** Assignment **
Gather all lines with "config" from the records.

━━━ Records for this exercise

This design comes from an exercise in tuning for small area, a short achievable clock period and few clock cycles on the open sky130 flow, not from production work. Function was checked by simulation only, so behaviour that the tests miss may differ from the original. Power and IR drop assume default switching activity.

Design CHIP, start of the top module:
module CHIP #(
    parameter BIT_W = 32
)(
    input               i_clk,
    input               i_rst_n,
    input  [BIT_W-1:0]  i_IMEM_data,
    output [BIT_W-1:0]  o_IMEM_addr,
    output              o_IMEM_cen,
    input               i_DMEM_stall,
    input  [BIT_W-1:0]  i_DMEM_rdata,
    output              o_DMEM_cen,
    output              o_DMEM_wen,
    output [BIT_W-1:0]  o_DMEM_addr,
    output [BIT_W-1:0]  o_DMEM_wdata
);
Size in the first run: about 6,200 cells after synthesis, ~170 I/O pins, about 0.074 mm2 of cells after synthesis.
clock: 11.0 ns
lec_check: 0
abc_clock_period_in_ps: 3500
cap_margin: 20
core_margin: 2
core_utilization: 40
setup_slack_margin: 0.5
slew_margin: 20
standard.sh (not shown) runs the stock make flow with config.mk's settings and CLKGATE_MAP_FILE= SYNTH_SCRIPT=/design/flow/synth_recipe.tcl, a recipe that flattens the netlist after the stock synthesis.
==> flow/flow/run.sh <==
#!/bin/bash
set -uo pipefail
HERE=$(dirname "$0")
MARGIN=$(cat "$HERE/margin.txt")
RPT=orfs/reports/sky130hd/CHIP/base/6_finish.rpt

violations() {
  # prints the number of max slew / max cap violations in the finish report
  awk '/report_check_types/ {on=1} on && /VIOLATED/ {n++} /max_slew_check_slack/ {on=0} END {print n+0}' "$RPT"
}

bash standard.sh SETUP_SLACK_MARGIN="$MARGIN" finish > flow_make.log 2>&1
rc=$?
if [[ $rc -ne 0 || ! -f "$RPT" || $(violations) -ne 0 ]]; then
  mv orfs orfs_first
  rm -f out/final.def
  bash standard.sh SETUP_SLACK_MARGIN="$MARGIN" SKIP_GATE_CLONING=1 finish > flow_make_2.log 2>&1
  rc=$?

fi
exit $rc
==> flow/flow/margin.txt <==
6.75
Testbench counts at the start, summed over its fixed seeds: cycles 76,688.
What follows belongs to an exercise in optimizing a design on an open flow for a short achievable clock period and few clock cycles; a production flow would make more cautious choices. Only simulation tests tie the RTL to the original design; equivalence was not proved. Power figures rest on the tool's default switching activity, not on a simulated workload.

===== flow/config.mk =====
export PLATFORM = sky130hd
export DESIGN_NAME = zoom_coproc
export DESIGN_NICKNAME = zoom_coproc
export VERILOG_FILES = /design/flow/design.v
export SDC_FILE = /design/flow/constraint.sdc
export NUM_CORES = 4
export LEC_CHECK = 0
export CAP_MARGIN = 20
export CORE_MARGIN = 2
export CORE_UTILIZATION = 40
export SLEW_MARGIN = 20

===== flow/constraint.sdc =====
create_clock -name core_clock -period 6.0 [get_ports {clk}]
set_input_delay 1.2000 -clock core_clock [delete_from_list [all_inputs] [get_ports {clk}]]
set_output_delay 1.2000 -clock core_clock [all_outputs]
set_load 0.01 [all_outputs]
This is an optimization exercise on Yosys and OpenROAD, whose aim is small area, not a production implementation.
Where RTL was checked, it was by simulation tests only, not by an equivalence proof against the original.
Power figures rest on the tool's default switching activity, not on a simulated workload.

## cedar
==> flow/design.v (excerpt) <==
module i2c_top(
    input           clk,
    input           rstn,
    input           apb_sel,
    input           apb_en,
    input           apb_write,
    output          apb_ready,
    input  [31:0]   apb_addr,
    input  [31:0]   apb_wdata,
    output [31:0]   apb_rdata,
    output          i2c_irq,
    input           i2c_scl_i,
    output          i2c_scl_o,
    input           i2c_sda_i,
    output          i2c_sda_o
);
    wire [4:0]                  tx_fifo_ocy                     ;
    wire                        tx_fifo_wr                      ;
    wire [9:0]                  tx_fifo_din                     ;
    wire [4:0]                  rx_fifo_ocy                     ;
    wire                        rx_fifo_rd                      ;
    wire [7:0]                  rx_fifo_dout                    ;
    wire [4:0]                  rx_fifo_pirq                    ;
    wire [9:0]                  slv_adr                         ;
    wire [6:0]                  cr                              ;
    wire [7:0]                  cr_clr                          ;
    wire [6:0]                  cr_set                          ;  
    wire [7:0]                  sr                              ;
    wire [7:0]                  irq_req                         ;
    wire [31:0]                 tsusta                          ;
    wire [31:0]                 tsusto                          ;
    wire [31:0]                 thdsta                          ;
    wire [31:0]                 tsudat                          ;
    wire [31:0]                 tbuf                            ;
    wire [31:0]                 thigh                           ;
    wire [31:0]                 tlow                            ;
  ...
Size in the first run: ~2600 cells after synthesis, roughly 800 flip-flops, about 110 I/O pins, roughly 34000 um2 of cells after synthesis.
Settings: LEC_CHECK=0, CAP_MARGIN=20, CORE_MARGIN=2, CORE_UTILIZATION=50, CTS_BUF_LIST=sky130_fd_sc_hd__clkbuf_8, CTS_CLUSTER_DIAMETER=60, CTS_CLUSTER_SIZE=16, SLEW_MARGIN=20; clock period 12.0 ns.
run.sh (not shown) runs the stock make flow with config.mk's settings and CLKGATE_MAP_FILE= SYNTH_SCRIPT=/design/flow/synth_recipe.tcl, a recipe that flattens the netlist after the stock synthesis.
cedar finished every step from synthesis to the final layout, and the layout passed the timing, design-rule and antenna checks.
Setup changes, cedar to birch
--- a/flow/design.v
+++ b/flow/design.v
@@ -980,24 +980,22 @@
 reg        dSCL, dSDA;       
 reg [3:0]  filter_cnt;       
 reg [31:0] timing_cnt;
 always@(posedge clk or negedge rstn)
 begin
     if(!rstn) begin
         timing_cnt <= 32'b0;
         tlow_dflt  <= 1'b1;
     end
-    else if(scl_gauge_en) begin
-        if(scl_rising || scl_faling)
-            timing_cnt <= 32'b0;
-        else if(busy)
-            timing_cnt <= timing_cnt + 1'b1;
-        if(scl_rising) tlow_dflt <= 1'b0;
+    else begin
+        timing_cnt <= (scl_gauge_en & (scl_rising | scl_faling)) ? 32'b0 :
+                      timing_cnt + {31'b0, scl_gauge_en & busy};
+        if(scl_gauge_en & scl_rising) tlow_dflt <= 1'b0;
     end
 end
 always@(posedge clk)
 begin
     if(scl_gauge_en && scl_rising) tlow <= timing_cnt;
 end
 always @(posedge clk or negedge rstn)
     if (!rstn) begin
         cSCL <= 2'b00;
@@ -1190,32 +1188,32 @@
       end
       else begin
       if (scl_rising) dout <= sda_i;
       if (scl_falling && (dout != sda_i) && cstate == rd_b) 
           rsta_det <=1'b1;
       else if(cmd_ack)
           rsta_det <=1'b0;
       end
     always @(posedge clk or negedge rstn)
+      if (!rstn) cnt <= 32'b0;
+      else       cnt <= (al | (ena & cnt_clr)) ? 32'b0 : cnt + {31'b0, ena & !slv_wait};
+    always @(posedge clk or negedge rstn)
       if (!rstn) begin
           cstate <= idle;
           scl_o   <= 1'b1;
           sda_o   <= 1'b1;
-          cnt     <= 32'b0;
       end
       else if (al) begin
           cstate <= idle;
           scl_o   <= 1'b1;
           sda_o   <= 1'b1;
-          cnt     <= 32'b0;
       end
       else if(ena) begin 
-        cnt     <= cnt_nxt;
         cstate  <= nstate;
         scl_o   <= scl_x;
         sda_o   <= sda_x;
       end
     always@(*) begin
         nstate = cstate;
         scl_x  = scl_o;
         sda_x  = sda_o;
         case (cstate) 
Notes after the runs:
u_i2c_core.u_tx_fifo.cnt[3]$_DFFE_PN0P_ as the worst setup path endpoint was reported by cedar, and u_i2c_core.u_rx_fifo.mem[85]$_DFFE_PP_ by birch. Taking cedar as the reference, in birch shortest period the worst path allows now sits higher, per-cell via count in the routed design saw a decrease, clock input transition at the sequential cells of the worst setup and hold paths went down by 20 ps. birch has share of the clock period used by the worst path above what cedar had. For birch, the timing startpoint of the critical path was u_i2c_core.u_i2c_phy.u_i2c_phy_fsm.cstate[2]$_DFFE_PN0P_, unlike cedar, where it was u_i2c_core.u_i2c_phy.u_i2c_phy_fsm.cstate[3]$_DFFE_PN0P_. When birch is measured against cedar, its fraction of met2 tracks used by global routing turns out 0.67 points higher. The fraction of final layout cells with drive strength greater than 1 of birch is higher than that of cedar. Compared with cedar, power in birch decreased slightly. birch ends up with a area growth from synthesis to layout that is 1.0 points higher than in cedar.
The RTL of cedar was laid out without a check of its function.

━━━━━━

** Exercise result **
standard.sh (not shown) runs the stock make flow with config.mk's settings and CLKGATE_MAP_FILE= SYNTH_SCRIPT=/design/flow/synth_recipe.tcl, a recipe that flattens the netlist after the stock synthesis.
===== flow/config.mk =====
run.sh (not shown) runs the stock make flow with config.mk's settings and CLKGATE_MAP_FILE= SYNTH_SCRIPT=/design/flow/synth_recipe.tcl, a recipe that flattens the netlist after the stock synthesis.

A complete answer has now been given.